Vitalik Buterin outlines Ethereum’s block building future, warning that upgrades like ePBS shift centralization risks rather than eliminate them.
Ethereum co-founder Vitalik Buterin has raised fresh concerns about the network’s block building pipeline.
In a detailed post on X, Buterin outlined several proposed upgrades coming to Ethereum. He stressed that while these changes improve decentralization in some areas, they shift the risk elsewhere.
The upgrades span from in-protocol changes to network-layer anonymization tools.
ePBS and FOCIL: Ethereum’s First Line of Defense
Buterin explained that Glamsterdam, Ethereum’s upcoming upgrade, will introduce enshrined Proposer-Builder Separation (ePBS).
This mechanism lets block proposers outsource work to a free and open market of block builders. The goal is to prevent block builder centralization from bleeding into staking centralization.
However, Buterin was clear that ePBS does not solve block builder centralization on its own. It simply separates the two concerns. That distinction matters a great deal for how Ethereum’s security model evolves over time.
To address this gap, Buterin pointed to FOCIL, which stands for Fork-Choice Enforced Inclusion Lists.
FOCIL picks 16 random attesters and gives each of them the power to select a few transactions. Those transactions must appear in the block or the block gets rejected. Even if one hostile actor controls all block building, FOCIL ensures that censored transactions still get through.
Buterin also floated the idea of “Big FOCIL,” a more ambitious version. In this design, the FOCIL set is large enough to include all block transactions. Each participant covers a slice of sender addresses to avoid overlap.
The result is a system where block builders may only need to handle MEV-heavy transactions like decentralized exchange arbitrage.
Related Reading: Vitalik Buterin Reveals Ethereum’s Plan to Fight Censorship
Encrypted Mempools and the Transaction Ingress Layer
Buterin also addressed what he called “toxic MEV,” a term for exploitative behaviors like sandwiching and front-running.
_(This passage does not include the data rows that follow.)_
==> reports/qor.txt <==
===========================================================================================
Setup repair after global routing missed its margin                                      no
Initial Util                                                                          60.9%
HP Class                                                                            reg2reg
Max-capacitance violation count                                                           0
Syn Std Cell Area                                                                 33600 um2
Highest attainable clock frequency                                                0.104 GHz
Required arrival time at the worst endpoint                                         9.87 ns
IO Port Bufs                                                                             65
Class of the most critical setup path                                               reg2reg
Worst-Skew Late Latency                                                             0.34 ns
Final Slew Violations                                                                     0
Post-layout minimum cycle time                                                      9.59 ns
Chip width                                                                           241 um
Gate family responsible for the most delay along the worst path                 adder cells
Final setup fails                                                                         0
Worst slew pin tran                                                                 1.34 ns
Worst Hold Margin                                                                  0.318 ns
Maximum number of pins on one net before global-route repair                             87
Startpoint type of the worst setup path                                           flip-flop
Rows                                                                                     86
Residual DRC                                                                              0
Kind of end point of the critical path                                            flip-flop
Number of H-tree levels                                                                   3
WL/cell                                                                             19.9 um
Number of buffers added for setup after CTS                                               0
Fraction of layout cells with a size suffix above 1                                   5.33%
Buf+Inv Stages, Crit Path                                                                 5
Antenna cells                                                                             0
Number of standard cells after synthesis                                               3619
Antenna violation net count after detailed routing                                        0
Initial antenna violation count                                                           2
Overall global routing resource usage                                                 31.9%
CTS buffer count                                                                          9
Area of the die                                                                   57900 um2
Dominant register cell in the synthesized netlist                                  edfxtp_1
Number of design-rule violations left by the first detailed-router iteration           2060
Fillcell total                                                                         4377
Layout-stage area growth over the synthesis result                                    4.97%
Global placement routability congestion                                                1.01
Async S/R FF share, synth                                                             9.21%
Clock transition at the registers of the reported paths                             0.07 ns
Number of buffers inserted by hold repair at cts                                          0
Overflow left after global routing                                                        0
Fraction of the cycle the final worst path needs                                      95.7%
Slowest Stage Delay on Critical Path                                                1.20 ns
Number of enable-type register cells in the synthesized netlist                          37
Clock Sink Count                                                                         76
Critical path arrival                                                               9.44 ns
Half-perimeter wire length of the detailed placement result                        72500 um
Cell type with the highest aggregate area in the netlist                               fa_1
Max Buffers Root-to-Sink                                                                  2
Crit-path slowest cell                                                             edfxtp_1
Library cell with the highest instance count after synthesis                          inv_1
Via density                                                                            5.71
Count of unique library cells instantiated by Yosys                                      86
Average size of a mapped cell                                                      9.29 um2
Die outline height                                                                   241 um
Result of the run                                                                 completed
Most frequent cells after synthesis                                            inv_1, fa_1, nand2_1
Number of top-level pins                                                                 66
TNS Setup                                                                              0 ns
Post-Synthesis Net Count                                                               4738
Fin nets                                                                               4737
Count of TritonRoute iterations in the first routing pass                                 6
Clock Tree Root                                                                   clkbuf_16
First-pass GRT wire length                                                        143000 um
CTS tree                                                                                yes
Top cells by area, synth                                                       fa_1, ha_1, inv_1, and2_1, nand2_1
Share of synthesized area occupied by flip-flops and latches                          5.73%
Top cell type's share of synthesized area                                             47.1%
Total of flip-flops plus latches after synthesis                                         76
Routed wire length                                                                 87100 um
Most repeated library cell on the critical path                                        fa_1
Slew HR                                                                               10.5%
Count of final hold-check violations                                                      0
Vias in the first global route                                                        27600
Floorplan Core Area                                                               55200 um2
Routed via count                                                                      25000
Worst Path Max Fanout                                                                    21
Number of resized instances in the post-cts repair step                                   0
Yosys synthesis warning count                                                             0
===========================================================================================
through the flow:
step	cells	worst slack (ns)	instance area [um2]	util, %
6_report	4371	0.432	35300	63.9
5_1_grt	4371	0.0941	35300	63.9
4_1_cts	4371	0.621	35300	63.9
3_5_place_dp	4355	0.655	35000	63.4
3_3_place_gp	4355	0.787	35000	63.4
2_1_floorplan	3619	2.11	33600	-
--- config.mk ---
export PLATFORM = sky130hd
export DESIGN_NAME = sha256_byte_stream_hasher
export DESIGN_NICKNAME = d
export VERILOG_FILES = /design/src/rtl/core/sha256_pkg.sv /design/src/rtl/core/sha256_compress.sv /design/src/rtl/core/sha256_byte_stream_hasher.sv
export SDC_FILE = /design/constraint.sdc
export NUM_CORES = 2
export LEC_CHECK = 0
export BUFFER_PORTS_ARGS = -buffer_cell sky130_fd_sc_hd__buf_4
export CAP_MARGIN = 20
export CELL_PAD_IN_SITES_DETAIL_PLACEMENT = 1
export CELL_PAD_IN_SITES_GLOBAL_PLACEMENT = 2
export CORE_ASPECT_RATIO = 1.75
export CORE_MARGIN = 2
export CORE_UTILIZATION = 46
export CTS_BUF_LIST = sky130_fd_sc_hd__clkbuf_16
export DETAILED_ROUTE_END_ITERATION = 16
export HOLD_SLACK_MARGIN = 0.1
export MAX_ROUTING_LAYER = met4
export PLACE_DENSITY = 0.91
export SYNTH_ARGS = -nofsm -noshare
export SYNTH_HDL_FRONTEND = slang
export SYNTH_SLANG_ARGS = --single-unit
--- constraint.sdc ---
create_clock -name i_clk -period 71.9 [get_ports i_clk]
set_input_delay 21.57 -clock i_clk [delete_from_list [all_inputs] [get_ports i_clk]]
set_output_delay 21.57 -clock i_clk [all_outputs]
set_load 0.1 [all_outputs]
--- src/rtl/core/sha256_pkg.sv ---
`timescale 1ns / 1ps
package sha256_pkg;

    typedef struct packed {
        logic       command;
        logic [7:0] data_byte;
    } t_in_item;

    typedef struct packed {
        logic [31:0] digest_word;
        logic [2:0]  word_index;
        logic        last_word;
    } t_out_item;

    localparam logic CMD_APPEND = 1'b0;
    localparam logic CMD_FINISH = 1'b1;

    localparam logic [7:0] PAD_BYTE = 8'h80;
    localparam logic [5:0] LEN_OFFSET = 6'd56;

    localparam logic [31:0] INIT_HASH [8] = '{
        32'h6a09e667, 32'hbb67ae85, 32'h3c6ef372, 32'ha54ff53a,
        32'h510e527f, 32'h9b05688c, 32'h1f83d9ab, 32'h5be0cd19
    };

    localparam logic [31:0] ROUND_K [64] = '{
        32'h428a2f98, 32'h71374491, 32'hb5c0fbcf, 32'he9b5dba5,
        32'h3956c25b, 32'h59f111f1, 32'h923f82a4, 32'hab1c5ed5,
        32'hd807aa98, 32'h12835b01, 32'h243185be, 32'h550c7dc3,
        32'h72be5d74, 32'h80deb1fe, 32'h9bdc06a7, 32'hc19bf174,
        32'he49b69c1, 32'hefbe4786, 32'h0fc19dc6, 32'h240ca1cc,
        32'h2de92c6f, 32'h4a7484aa, 32'h5cb0a9dc, 32'h76f988da,
        32'h983e5152, 32'ha831c66d, 32'hb00327c8, 32'hbf597fc7,
        32'hc6e00bf3, 32'hd5a79147, 32'h06ca6351, 32'h14292967,
        32'h27b70a85, 32'h2e1b2138, 32'h4d2c6dfc, 32'h53380d13,
        32'h650a7354, 32'h766a0abb, 32'h81c2c92e, 32'h92722c85,
        32'ha2bfe8a1, 32'ha81a664b, 32'hc24b8b70, 32'hc76c51a3,
        32'hd192e819, 32'hd6990624, 32'hf40e3585, 32'h106aa070,
        32'h19a4c116, 32'h1e376c08, 32'h2748774c, 32'h34b0bcb5,
        32'h391c0cb3, 32'h4ed8aa4a, 32'h5b9cca4f, 32'h682e6ff3,
        32'h748f82ee, 32'h78a5636f, 32'h84c87814, 32'h8cc70208,
        32'h90befffa, 32'ha4506ceb, 32'hbef9a3f7, 32'hc67178f2
    };

    function automatic logic [31:0] rotr(input logic [31:0] x, input logic [4:0] n);
        rotr = (x >> n) | (x << (6'd32 - {1'b0, n}));
    endfunction

endpackage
These tactics harm regular users by wrapping their transactions in hostile ones.
Finally, the block building pipeline.
In Glamsterdam, Ethereum is getting ePBS, which lets proposers outsource to a free permissionless market of block builders.
This ensures that block builder centralization does not creep into staking centralization, but it leaves the…
— vitalik.eth (@VitalikButerin) March 2, 2026
Encrypted mempools are one proposed fix. If a transaction stays encrypted until it is included in a block, no one can exploit it beforehand.
The technical challenge, Buterin noted, is ensuring that transactions can be validated and decrypted at the right time. The method used to decrypt them must be reliable, efficient, and not allow early exposure. This remains an open problem with active research ongoing.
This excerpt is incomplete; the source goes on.